Он вообще напоминает мне того Мурзилку, чей портрет на обложке книги, самого умного, ловкого и храброго среди лесных малюток. Он одевается лучше всех, по картинке, которую сам разыскал в модном журнале. Его высокая, лоснящаяся шляпа-цилиндр куплена в лучшем парижском магазине; таких красивых ботинок ни у кого нет, а тросточка, с которой он никогда не расстаётся, – это верх изящества. В одном глазу он носит стёклышко, но не потому, чтобы он плохо выглядел или был близорукий, а потому, что он находит, что это очень красиво. Когда он идёт куда-нибудь в гости, то всегда в петлицу втыкает розу и надевает высокие, белые, как снег, воротники, которые очень к лицу. Над ним смеются все лесные человечки, что он щёголь и франт, и даже (он этого не скрывает) зовут его Мурзилка Пустая Голова.
– Но, конечно, – говорит он, – это просто от зависти. Разве на «пустой голове» сидела бы так хорошо высокая шапка? Понятно, нет! А носить так изящно стёклышко в глазу, и держать так ловко трость, и ходить так легко, в таких изящных ботинках с длинными узкими носками разве в состоянии была бы «пустая голова»? Конечно, нет! У меня голова не только не пустая, но, напротив, полна самых умных замыслов.
Правда; теперь, когда я не вижу его живого, в моих воспоминаниях манера держаться, лёгкость в интонации сами собой рисуют маленького денди, «глоб-троттёра», изобретателя и чудака. Он позволил себе роскошь, мысли, которые можно не продолжать, замыслы, осуществимые только в воздухе. Он мог бы стать живописцем, если бы не выдумывал картин, которые можно представить, но нельзя нарисовать; писателем, если бы его образы не выражались в словах, непечатных не потому, что они гадость, а потому, что их быть не может. Впрочем, с таким же условием он мог бы стать пчеловодом, картографом, брокером или пожарным. Во время наших прогулок он вёл себя как советский разведчик в глубоком тылу врага. Да, его последняя записка подписана «Капитан Клосс».
И ещё: Чилим Салтанов, Радж Капут, Семён Растаман и Марлен Заич Мепет-Мепе. Уже в том, как он любил все эти переодевания, двойники и прочие альтер эго, можно понять, почему его исчезновение подогревает мои страхи. Не есть ли эта подозреваемая мной патология, диковинное произрастание человека, в его желании стать тем Фантомасом, который стремится к власти над миром, распространяя себя до его подобия? Какими словами он поджидает момент, когда невероятные измышления Парацельса вдруг сбудутся, уже помимо его самого?
Тем, кто не знаком со слов Альфреда Жарри с делами и мнениями д-ра Фостроля, будет интересно узнать, что есть дисциплина, которая то же по отношению к метафизике, как последняя – к физике. Однако, в отличие от обеих, применяется только в оперативных целях. Основания патафизики были заложены на заре века сильнодействующих средств, на неиспорченный организм она может подействовать, как называют медики, парамнезией, а по-нашему, сделает из него «гага». Мы обращаемся к ней в трудных случаях, когда странности и парадоксы сделали жизнь эксцентрической несколько выше сил. Здесь и вступает не признающая противоречий «наука воображаемых решений», для которой любая возможность дана реально.
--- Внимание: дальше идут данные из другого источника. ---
### src/rtl/ssp_uart_pkg.sv
// Shared types and constants for the SSP UART register-port access controller.
package ssp_uart_pkg;

    localparam int SSP_DW = 12;
    localparam int SSP_AW = 3;

    typedef enum logic [2:0] {
        IDLE = 3'd0,
        ADDR = 3'd1,
        DATA = 3'd2,
        EOC  = 3'd3,
        DONE = 3'd4,
        GAP  = 3'd5
    } state_t;

    // UART core register map as seen on the SSP slave port
    localparam logic [SSP_AW-1:0] UART_RA_CTRL = 3'd0;
    localparam logic [SSP_AW-1:0] UART_RA_STAT = 3'd1;
    localparam logic [SSP_AW-1:0] UART_RA_TXD  = 3'd2;
    localparam logic [SSP_AW-1:0] UART_RA_RXD  = 3'd3;
    localparam logic [SSP_AW-1:0] UART_RA_BAUD = 3'd4;
    localparam logic [SSP_AW-1:0] UART_RA_FIFO = 3'd5;

endpackage

### src/rtl/ssp_rr_arb.sv
// Round-robin winner selection: lowest requesting index at or after the pointer,
// with wrap-around; the pointer moves past the winner only when a grant is taken.
module ssp_rr_arb #(
    parameter int  NUM_REQ = 4,
    localparam int IW      = (NUM_REQ > 1) ? $clog2(NUM_REQ) : 1
) (
    input  logic               clk,
    input  logic               rst,
    input  logic [NUM_REQ-1:0] req,
    input  logic               advance,
    output logic               any,
    output logic [IW-1:0]      win_idx
);

    logic [IW-1:0] ptr;
    logic [IW-1:0] j;

    always_comb begin
        any     = 1'b0;
        win_idx = '0;
        j       = '0;
        for (int k = 0; k < NUM_REQ; k++) begin
            j = IW'((32'(ptr) + 32'(k)) % NUM_REQ);
            if (!any && req[j]) begin
                any     = 1'b1;
                win_idx = j;
            end
        end
    end

    always_ff @(posedge clk) begin
        if (rst) begin
            ptr <= '0;
        end else if (advance && any) begin
            ptr <= (win_idx == IW'(NUM_REQ - 1)) ? '0 : win_idx + IW'(1);
        end
    end

endmodule

### src/rtl/ssp_uart_access_arb.sv
// Multi-client round-robin access controller for the SSP UART register port.
// Optional IRQ status service frame enabled by defining SSP_UART_IRQ_SVC_EN.
module ssp_uart_access_arb
    import ssp_uart_pkg::*;
#(
    parameter int                NUM_REQ     = 4,
    parameter int                GAP_CYC     = 2,
    parameter logic [SSP_AW-1:0] IRQ_STAT_RA = UART_RA_STAT,
    localparam int               IW          = (NUM_REQ > 1) ? $clog2(NUM_REQ) : 1
) (
    input  logic                      Clk,
    input  logic                      Rst,
    input  logic [NUM_REQ-1:0]        req,
    input  logic [SSP_AW*NUM_REQ-1:0] req_ra,
    input  logic [NUM_REQ-1:0]        req_wnr,
    input  logic [SSP_DW*NUM_REQ-1:0] req_wdata,
    output logic [NUM_REQ-1:0]        gnt,
    output logic [NUM_REQ-1:0]        done,
    output logic [SSP_DW-1:0]         rdata,
    output logic                      busy,
    output logic                      SSP_SSEL,
    output logic [SSP_AW-1:0]         SSP_RA,
    output logic                      SSP_WnR,
    output logic                      SSP_En,
    output logic                      SSP_EOC,
    output logic [SSP_DW-1:0]         SSP_DI,
    input  logic [SSP_DW-1:0]         SSP_DO,
    input  logic                      IRQ,
`ifdef SSP_UART_IRQ_SVC_EN
    output logic [SSP_DW-1:0]         irq_status,
    output logic                      irq_status_vld,
`endif
    output state_t                    fsm_state
);

    // Handshake: a client raises req with its ra/wnr/wdata stable and holds it
    // until done[i] pulses; gnt[i] marks the frame in flight, done[i] closes it.

    state_t              state, next_state;
    logic                start, take_irq, int_frame, in_frame;
    logic                any_req;
    logic [IW-1:0]       win_idx, sel_idx;
    logic [NUM_REQ-1:0]  sel_oh;
    logic [SSP_AW-1:0]   ra_q;
    logic                wnr_q;
    logic [SSP_DW-1:0]   di_q;
    logic [3:0]          gap_cnt;
    logic [SSP_AW-1:0]   ra_arr [NUM_REQ];
    logic [SSP_DW-1:0]   wd_arr [NUM_REQ];

    for (genvar i = 0; i < NUM_REQ; i++) begin : g_unpack
        assign ra_arr[i] = req_ra[i*SSP_AW +: SSP_AW];
        assign wd_arr[i] = req_wdata[i*SSP_DW +: SSP_DW];
    end

    ssp_rr_arb #(.NUM_REQ(NUM_REQ)) u_arb (
        .clk     (Clk),
        .rst     (Rst),
        .req     (req),
        .advance (start && !take_irq),
        .any     (any_req),
        .win_idx (win_idx)
    );

`ifdef SSP_UART_IRQ_SVC_EN
    logic irq_q, irq_pend, int_q, irq_rise;

    // A same-cycle rising edge counts as pending so it beats a simultaneous req
    assign irq_rise  = IRQ && !irq_q;
    assign take_irq  = irq_pend || irq_rise;
    assign int_frame = int_q;
    assign irq_status_vld = (state == DONE) && int_q;

    always_ff @(posedge Clk) begin
        if (Rst) begin
            irq_q      <= 1'b0;
            irq_pend   <= 1'b0;
            int_q      <= 1'b0;
            irq_status <= '0;
        end else begin
            irq_q <= IRQ;
            if (irq_rise)
                irq_pend <= 1'b1;
            else if (state == DONE && int_q)
                irq_pend <= 1'b0;
            if (start)
                int_q <= take_irq;
            if (state == EOC && int_q)
                irq_status <= SSP_DO;
        end
    end
`else
    logic unused_irq;

    assign take_irq   = 1'b0;
    assign int_frame  = 1'b0;
    assign unused_irq = ^{IRQ, IRQ_STAT_RA};
`endif

    always_comb begin
        next_state = state;
        start      = 1'b0;
        case (state)
            IDLE: begin
                if (take_irq || any_req) begin
                    start      = 1'b1;
                    next_state = ADDR;
                end
            end
            ADDR:    next_state = DATA;
            DATA:    next_state = EOC;
            EOC:     next_state = DONE;
            DONE:    next_state = (GAP_CYC == 0) ? IDLE : GAP;
            GAP:     if (gap_cnt == 4'(GAP_CYC - 1)) next_state = IDLE;
            default: next_state = IDLE;
        endcase
    end

    always_ff @(posedge Clk) begin
        if (Rst) begin
            state   <= IDLE;
            gap_cnt <= '0;
            sel_idx <= '0;
            ra_q    <= '0;
            wnr_q   <= 1'b0;
            di_q    <= '0;
            rdata   <= '0;
        end else begin
            state   <= next_state;
            gap_cnt <= (state == GAP) ? gap_cnt + 4'd1 : 4'd0;
            if (start) begin
                if (take_irq) begin
                    ra_q  <= IRQ_STAT_RA;
                    wnr_q <= 1'b0;
                    di_q  <= '0;
                end else begin
                    sel_idx <= win_idx;
                    ra_q    <= ra_arr[win_idx];
                    wnr_q   <= req_wnr[win_idx];
                    di_q    <= req_wnr[win_idx] ? wd_arr[win_idx] : '0;
                end
            end
            if (state == EOC && !wnr_q && !int_frame)
                rdata <= SSP_DO;
        end
    end

    assign in_frame  = (state == ADDR) || (state == DATA) || (state == EOC);
    assign sel_oh    = NUM_REQ'(1) << sel_idx;

    assign SSP_SSEL  = in_frame;
    assign SSP_RA    = in_frame ? ra_q : '0;
    assign SSP_WnR   = in_frame && wnr_q;
    assign SSP_DI    = in_frame ? di_q : '0;
    assign SSP_En    = (state == DATA);
    assign SSP_EOC   = (state == EOC);
    assign busy      = (state != IDLE);
    assign gnt       = (in_frame && !int_frame) ? sel_oh : '0;
    assign done      = (state == DONE && !int_frame) ? sel_oh : '0;
    assign fsm_state = state;

endmodule

### config.mk
export PLATFORM = sky130hd
export DESIGN_NAME = ssp_uart_access_arb
export DESIGN_NICKNAME = d
export VERILOG_FILES = /design/src/rtl/ssp_uart_pkg.sv /design/src/rtl/ssp_rr_arb.sv /design/src/rtl/ssp_uart_access_arb.sv
export SDC_FILE = /design/constraint.sdc
export NUM_CORES = 1
export LEC_CHECK = 0
export CAP_MARGIN = 20
export CORE_MARGIN = 5
export CORE_UTILIZATION = 39
export CTS_CLUSTER_DIAMETER = 120
export DETAILED_ROUTE_END_ITERATION = 6
export PLACE_DENSITY_LB_ADDON = 0.25
export SLEW_MARGIN = 20
export SYNTH_ARGS = -nofsm -noshare
export SYNTH_HDL_FRONTEND = slang
export SYNTH_SLANG_ARGS = --single-unit
### constraint.sdc
create_clock -name Clk -period 2.08 [get_ports Clk]
set_clock_uncertainty 0.05 [all_clocks]
set_input_delay 0.52 -clock Clk [delete_from_list [all_inputs] [get_ports Clk]]
set_output_delay 0.52 -clock Clk [all_outputs]
set_load 0.03 [all_outputs]
Yosys cells after proc, flatten, opt, wreduce, memory -nomap -nowiden
Cells that the tools add are included.
{ "classes": {"n_mux": 35, "n_lt_le_gt_ge": 6, "bitwise_logic": 2, "eq_ne": 9, "addsub": 5, "shifts": 1, "n_reduce_logical": 16} }
{ "ops": {"columns": ["cell", "count"], "rows": [
  ["$mux 12", 4],
  ["$bmux 12 s2", 1],
  ["$pmux 3 s6", 1],
  ["$lt 2x3->1 const B", 5],
  ["$mux 3", 5],
  ["$mux 1", 11],
  ["$bmux 1 s2", 5],
  ["$mux 2", 5],
  ["$mux 4", 2],
  ["$bmux 3 s2", 1],
  ["$eq 3x2->1 const B", 2],
  ["$eq 3x3->1 const B", 2],
  ["$logic_and 1x1->1", 6],
  ["$add 2x1->2 const B", 2],
  ["$add 2x2->2 const B", 2],
  ["$add 4x1->4 const B", 1],
  ["$eq 4x1->1 const B", 1],
  ["$logic_not 1->1", 4],
  ["$shl 1x2->4 const A", 1],
  ["$eq 3x1->1 const B", 1],
  ["$ge 3x3->1 const B", 1],
  ["$logic_not 3->1", 1],
  ["$not 2->3", 1],
  ["$reduce_bool 3->1", 1],
  ["7 further kinds", 8]
]} }
{ "word_totals": {"ff_bits": 39, "in_bits": 83} }

Logic depth before layout (Yosys ltp)
Gate-level depths: netlist of run 1.
{ "depth": {"word_depth": 17, "depth_mapped": 8, "mapped_depth_nobuf": 6} }

Modules after synthesis
A second synthesis of run 1 with hierarchy kept.
{ "unflattened": {"hier_cells": 244, "area_unflattened_um2": 2190.9} }
{ "modules_own_cells": {"columns": ["mod", "cells_each", "seq_area_each_um2", "instances", "area_per_inst_um2"], "rows": [
  ["ssp_uart_access_arb", 220, 740.7, 1, 2000.7],
  ["ssp_rr_arb", 24, 40.0, 1, 190.2]
]} }

Worst setup path after synthesis of run 1
Ideal clock, no wire load.
{ "synth_timing": {"kind": "register to output", "from": "register state[1], in the netlist fsm_state[1]", "to": "output gnt[1]", "setup_slack_ps": -555, "path_stages_with_launch": 7, "path_buffers": 2, "t_arrival_ps": 2065, "cell_sequence": "dfxtp_1 > clkbuf_1 > nor2_1 > nor2_1 > clkbuf_1 > nand2_1 > nor2_1"} }
{ "synth_between": {"elab_chain_len": 4, "word_cells_on_any_way": 6, "classes_between": "3 x eq/ne; 1 x mux; 2 x reduce/logical"} }
{ "synth_lines": {"columns": ["item", "line_no", "source"], "rows": [
  ["from (decl)", "ssp_uart_access_arb.sv:39", "state_t state, next_state;"],
  ["from (signal assigned)", "ssp_uart_access_arb.sv:129", "state <= next_state;"],
  ["$eq 3x1->1 / $eq 3x2->1 (equally long branches)", "ssp_uart_access_arb.sv:148", "assign in_frame = (state == ADDR) || (state == DATA) || (state == EOC);"],
  ["$logic_or 1x1->1", "ssp_uart_access_arb.sv:148", null],
  ["$logic_or 1x1->1 (*)", "ssp_uart_access_arb.sv:148", null],
  ["via SSP_SSEL", "ssp_uart_access_arb.sv:21", "output logic SSP_SSEL,"],
  ["$mux 4 (*)", "ssp_uart_access_arb.sv:158", "assign gnt = (in_frame && !int_frame) ? sel_oh : '0;"],
  ["to (decl)", "ssp_uart_access_arb.sv:17", "output logic [NUM_REQ-1:0] gnt,"]
]} }
Mark *: on every way through the listed nets, which the timed path passes. The rest lies on a longest branch.

Worst setup path after layout of run 1
{ "layout_timing": {"from": "input req[0]", "to": "register di_q[1]"} }
{ "layout_between": {"elab_chain_len": 17, "word_cells_on_any_way": 31, "classes_between": "24 x mux; 1 x bitwise; 6 x reduce/logical"} }
{ "layout_lines": {"columns": ["item", "line_no", "source"], "rows": [
  ["from (decl)", "ssp_uart_access_arb.sv:13", "input logic [NUM_REQ-1:0] req,"],
  ["$bmux 1 s2", "ssp_rr_arb.sv:24", "if (!any && req[j]) begin"],
  ["$mux 1 (implied by the code)", "ssp_rr_arb.sv:24", null],
  ["$mux 1", "ssp_rr_arb.sv:24", null],
  ["$logic_not 1->1", "ssp_rr_arb.sv:24", null],
  ["$logic_and 1x1->1", "ssp_rr_arb.sv:24", null],
  ["$mux 1", "ssp_rr_arb.sv:24", null],
  ["$logic_not 1->1", "ssp_rr_arb.sv:24", null],
  ["$logic_and 1x1->1", "ssp_rr_arb.sv:24", null],
  ["$mux 1", "ssp_rr_arb.sv:24", null],
  ["$logic_not 1->1", "ssp_rr_arb.sv:24", null],
  ["$logic_and 1x1->1", "ssp_rr_arb.sv:24", null],
  ["$mux 2", "ssp_rr_arb.sv:24", null],
  ["$not 2->3 (implied by the code)", "ssp_uart_access_arb.sv:140", "di_q <= req_wnr[win_idx] ? wd_arr[win_idx] : '0;"],
  ["$bmux 12 s2", "ssp_uart_access_arb.sv:140", null],
  ["$mux 12 (implied by the code) (2 in a row)", "ssp_uart_access_arb.sv:140", null],
  ["$mux 12", "ssp_uart_access_arb.sv:140", null],
  ["to (signal assigned)", "ssp_uart_access_arb.sv:140", null],
  ["to (decl)", "ssp_uart_access_arb.sv:46", "logic [SSP_DW-1:0] di_q;"]
]} }
Several ways; a longest one is shown, not always the timed one. The select of a mux whose other input is x is not followed.
A chain may end at the register's enable or synchronous reset.

==> results.cfg, run 1 <==
[routing]
firstDrtPassIters = 4
drt_iter0_drc = 60
drc = 0
routed.top_layer = met4
routed_via_density = 5.09
ant_nets = 0
wl_per_cell_um = 14.3
dr_wl_met3_um = 559
via_count = 2676
wl_met2_um = 3590
wirelength_um = 7500
m1WireLength_um = 3180

[final_layout]
syn2layout_area_growth_pct = 76.6
diodes = 0
final_common_cell = clkdlybuf4s50_1
nets = 538
mostFrequentLayoutCells = 91 x clkdlybuf4s50_1, 89 x nand2_1, 48 x buf_4, 38 x dfxtp_1, 27 x nand3_1
layout-drive-gt1-share_pct = 20.9

[timing]
whs_ns = 0.405
finalMaxSlewViolations = 0
finalSetupViolCount = 0
finalHoldViolCount = 0
finalCriticalPeriod_ns = 2.01
final.setup.tns_ns = 0
worst_pin_slew_ns = 0.477
slew_headroom_pct = 68.1
fin_crit_sh_pct = 96.5
rsz0062_at_grt = no
fmax_mhz = 498

[grt]
grt_max_degree = 23
gr-total-overflow = 0
grt_pass1_vias = 2621
antenna_found_initial = 0
grt_use_total_pct = 20.3
grt_pass1_wl_um = 12200

[min_path]
hold_path.class = reg -> reg

[floorplan]
dieArea_um2 = 7430
die_w_um = 86.2
rows = 27
initial_core_util_pct = 40.6
coreArea_um2 = 5570
die_h_um = 86.2
pin_count = 126

[clock_tree]
hold_buffers = 0
cts_htree_levels = 2
cts_root_buf = clkbuf_8
path_clk_slew_ns = 0.08
clk_latency_ns = 0.28
cts_buffers = 5
cts_tree = built
clock_sinks = 39
clk_path_buf_depth = 2

[place]
port_buffers = 124
place.gp.congestion = 0.813
dp_hpwl_um = 5640

[synthesis]
postSynthAreaPerCell_um2 = 7.19
synth_ff_type = dfxtp_1
ys_seq_area_share_pct = 34.5
async_flop_share_pct = 0
synthCells = 315
synth-edff-count = 0
synth.area.top_cells = dfxtp_1 34%, nand2_1 15%, nand3_1 6.0%
yosysTopAreaCell = dfxtp_1
yosys_register_bits = 39
synthDistinctLibCells = 37
ys_warn_count = 0
syn_area_um2 = 2260
synth.top_cell.area_share_pct = 34.5
syn-num-nets = 400

[critical_path]
critPathCaptureType = register
cp.arrival_ns = 2.14
cp.required_ns = 2.21
cpPeakStageDelay_ns = 0.28
crit_path_top_delay_cell = dlygate4sd2_1
start_kind = input pin
path_max_fanout = 7
worstPathCellList = dlygate4sd2_1 -> nor2b_1 -> o21ba_4 -> or2_4 -> bufbuf_16 -> nand2_1 -> nand3_1 -> a41o_1
crit_type = in -> reg

[flow_run]
cap_violations = 0

[pwr]
ir_worst_vdd_v = 0.000476
pwr-share-seq_pct = 27.7
power_switching_mw = 1.22
p_total_mw = 3.41
swShare_pct = 35.9
power_leakage_nw = 1.73
clkPwrFrac_pct = 22.2
combPwrFrac_pct = 50.1
internal-power_mw = 2.18
powerDensity_nw_per_um2 = 852

[run_status]
run_status = finished, final reports clean
==> state kept, by name (all words and copies together) (netlist names) <==
| name | count |
|---|---|
| rdata | 12 |
| gap_cnt | 4 |
| ra_q | 3 |
| fsm_state | 3 |
| di_q | 12 |
| u_arb.ptr | 2 |
| sel_idx | 2 |
| wnr_q | 1 |
==> power by group through the flow <==
stage / Clock [mW] / Sequential [mW] / Combinational, mW
after global placement: 0 / 0.951 / 1.53
after CTS: 0.769 / 0.942 / 1.69
after global routing: 0.810 / 0.964 / 1.85
after detailed placement: 0 / 0.955 / 1.55
after floorplan: 0 / 0.964 / 0.909
final: 0.755 / 0.943 / 1.71
==> worst max-delay path: cells and delay by family <==
kind	cells	cell delay [ns]
buf+inv	2	0.56
simple gates	4	0.58
compound gates	2	0.48
==> cell families after synthesis <==
| logic type | after synthesis | synth area share [%] |
|---|---|---|
| flops | 39 | 34.5 |
| buf+inv | 30 | 6.13 |
| fa+ha+maj | 2 | 1.10 |
| compound gates | 52 | 17.0 |
| xor+xnor | 4 | 1.55 |
| simple gates | 188 | 39.7 |
==> layout make-up <==
class | instances | area [µm²]
Clock inverter | 3 | 67.6
Sequential cell | 39 | 782
Multi-Input combinational cell | 246 | 1440
Timing Repair Buffer | 156 | 1530
Clock buffer | 5 | 68.8
Inverter | 5 | 18.8
Fill cell | 487 | 1580
Tap cell | 72 | 90.1
==> worst paths after layout <==
path                              from                    end  slack (ns)  cells after the start
max                             req[0]   di_q[1]$_SDFFE_PP0P_        0.07                      8
min              rdata[2]$_SDFFE_PP0P_  rdata[2]$_SDFFE_PP0P_        0.41                      2
max reg2reg  u_arb.ptr[1]$_SDFFE_PP0P_  di_q[10]$_SDFFE_PP0P_        0.18                      7
min reg2reg      rdata[2]$_SDFFE_PP0P_  rdata[2]$_SDFFE_PP0P_        0.41                      2
==> routing by layer <==
metal	up-vias	track usage, %
li1	1354	-
met1	1223	24.3
met2	84	34.7
met3	15	5.51
met4	0	7.79
met5	-	0
==> cell usage after synthesis (all sizes together) (2+ instances only) <==
cell,count
nor2b,4
xnor2,3
inv,5
a41o,12
buf,13
nand2,91
and2,17
nor3,5
a311o,3
nor2,18
a211oi,7
clkbuf,12
ha,2
dfxtp,39
nor4,2
nand3,27
o21ai,4
o211ai,2
a21oi,21
or2,3
nor3b,17
==> what timing repair did <==
item	4_1_cts	5_1_grt
gates resized for setup	21	8
setup buffers	1	0
endpoints found under the setup margin	27	35
gates cloned	2	0
hold endpoints to repair	0	0
pin swaps	3	0
==> metrics by stage <==
stage                     area, µm²  setup WS [ns]  utilization, %  std cells
after floorplan                2300         -0.264               -        315
after global placement         3720         -0.497            66.7        515
after detailed placement       3720         -0.556            66.7        515
after CTS                      3970        0.00274            71.2        526
after global routing           4000       0.000894            71.7        526
final                          4000         0.0725            71.7        526
No activity file was read; power rests on OpenSTA's default activity.
==> run 2: changes to the inputs <==
--- a/constraint.sdc
+++ b/constraint.sdc
@@ -3,3 +3,3 @@
 set_input_delay 0.52 -clock Clk [delete_from_list [all_inputs] [get_ports Clk]]
 set_output_delay 0.52 -clock Clk [all_outputs]
-set_load 0.03 [all_outputs]
+set_load 0.02 [all_outputs]
==> run 2 against run 1 <==
Effect of this change:
- combinational power down 5%
- worst setup slack worse by 0.032 ns
- core utilization down 2.0 points
- wire length up 4.3%
- largest cell class unchanged
==> results.cfg, run 2 (synthesized netlist as in run 1, its figures left out) <==
[timing]
final.setup.tns_ns = 0
fin_crit_sh_pct = 98.0
slew_headroom_pct = 67.9
finalCriticalPeriod_ns = 2.04
fmax_mhz = 490
finalHoldViolCount = 0
finalSetupViolCount = 0
finalMaxSlewViolations = 0
rsz0062_at_grt = yes
worst_pin_slew_ns = 0.480
timing.final.ws_setup_ns = 0.0407

[routing]
wirelength_um = 7830
drt_iter0_drc = 115
wl_per_cell_um = 14.9
via_count = 2735
drc = 0
firstDrtPassIters = 4
ant_nets = 0
routed_via_density = 5.19

[pwr]
pwr-share-seq_pct = 30.4
internal-power_mw = 1.94
ir_worst_vdd_v = 0.000424
combPwrFrac_pct = 52.7
power_leakage_nw = 1.68
p_total_mw = 3.10
swShare_pct = 37.3
powerDensity_nw_per_um2 = 796
clkPwrFrac_pct = 16.8
power_switching_mw = 1.16

[grt]
antenna_found_initial = 0
grt_use_total_pct = 20.8
grt_max_degree = 24
grt_pass1_vias = 2671
gr-total-overflow = 0
grt_pass1_wl_um = 12600

[clock_tree]
clk_latency_ns = 0.28
cts_tree = built
cts_buffers = 5
cts_root_buf = clkbuf_8
hold_buffers = 0
clock_sinks = 39
cts_htree_levels = 2
path_clk_slew_ns = 0.07
clk_path_buf_depth = 2

[final_layout]
stdcell_area_um2 = 3890
nets = 540
diodes = 0
final_common_cell = clkdlybuf4s50_1
syn2layout_area_growth_pct = 71.7
layout-drive-gt1-share_pct = 18.5
reg_top3 = di_q: 12 flops, rdata: 12 flops, gap_cnt: 4 flops
mostFrequentLayoutCells = 91 x clkdlybuf4s50_1, 90 x nand2_1, 38 x dfxtp_1, 28 x buf_4, 27 x nand3_1

[critical_path]
rr_worst_depth = 6
cp.arrival_ns = 2.21
path_max_fanout = 12
critPathCaptureType = register
start_kind = input pin
cp.required_ns = 2.25
crit_type = in -> reg

[floorplan]
rows = 27
die_h_um = 86.2
coreArea_um2 = 5570
dieArea_um2 = 7430
initial_core_util_pct = 40.6
pin_count = 126
die_w_um = 86.2

[run_status]
run_status = finished, final reports clean

[place]
place.gp.congestion = 0.804
port_buffers = 124
placed_area_um2 = 3730
dp_hpwl_um = 5780
post-place-ws_ns = -0.578

[min_path]
hold_path.class = reg -> reg
min_path_cells = 2

[flow_run]
cap_violations = 0
run 2: cell types whose count changed in the layout (fill, tap and decap cells not counted), sizes merged, moves of 2 or more:
| cell | before | now |
|---|---|---|
| clkbuf | 5 | 25 |
| dlygate4sd2 | 7 | 10 |
| buf | 55 | 32 |
| clkdlybuf4s15 | 0 | 4 |
| bufinv | 2 | 0 |
run 2: power by group through the flow:
stage                     sequential, mW  clock (mW)  combinational (mW)
after global routing               0.957       0.563                1.77
after global placement             0.941           0                1.48
final                              0.942       0.521                1.63
after floorplan                    0.948           0               0.850
after CTS                          0.937       0.528                1.61
after detailed placement           0.948           0                1.51
run 2: stage by stage:
step	instances	hold WS [ns]	utilization, %
after floorplan	315	0.382	-
final	527	0.404	69.8
after detailed placement	515	0.392	67.0
after global placement	515	0.391	67.0
after CTS	526	0.402	70.4
after global routing	527	0.418	69.8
Разгадка загадочной смерти моего приятеля в самом способе её, точнее сказать, технологии, связанной с превышением обычной дозы. Он умер второй раз, второй смертью, всего лишь шагнув в окно, случайно или ему захотелось, неважно. Гораздо больше, и это вещь близкая, мне интересно, когда впервые. Тогда ли, когда в горьком аромате от папиросы, исполнившем дыхание, ему почудился поцелуй? И голос, который он раньше называл внутренним, вдруг нежно, прозрачно заговорил с ним, в дымке почувствовался очертанием, как будто тёмная женщина закрыла ладонями его лицо, а потом вихрем карт разлетелась по комнате, в окно, и перед ним открылся город, и она в нём, и он, и он в ней. С тех пор каждое его движение, его прогулки составляли танец, которым – не понимаю как – он призывал тот момент, когда она зашла к нему и села на его колени. Возможно, она была в вечернем платье, каучуковых перчатках и хирургической маске. Он развязал маску, она наклонилась и поцеловала его, так что стала его, совсем близко. Всё остальное как кинолента, склеенная из счастливых концов.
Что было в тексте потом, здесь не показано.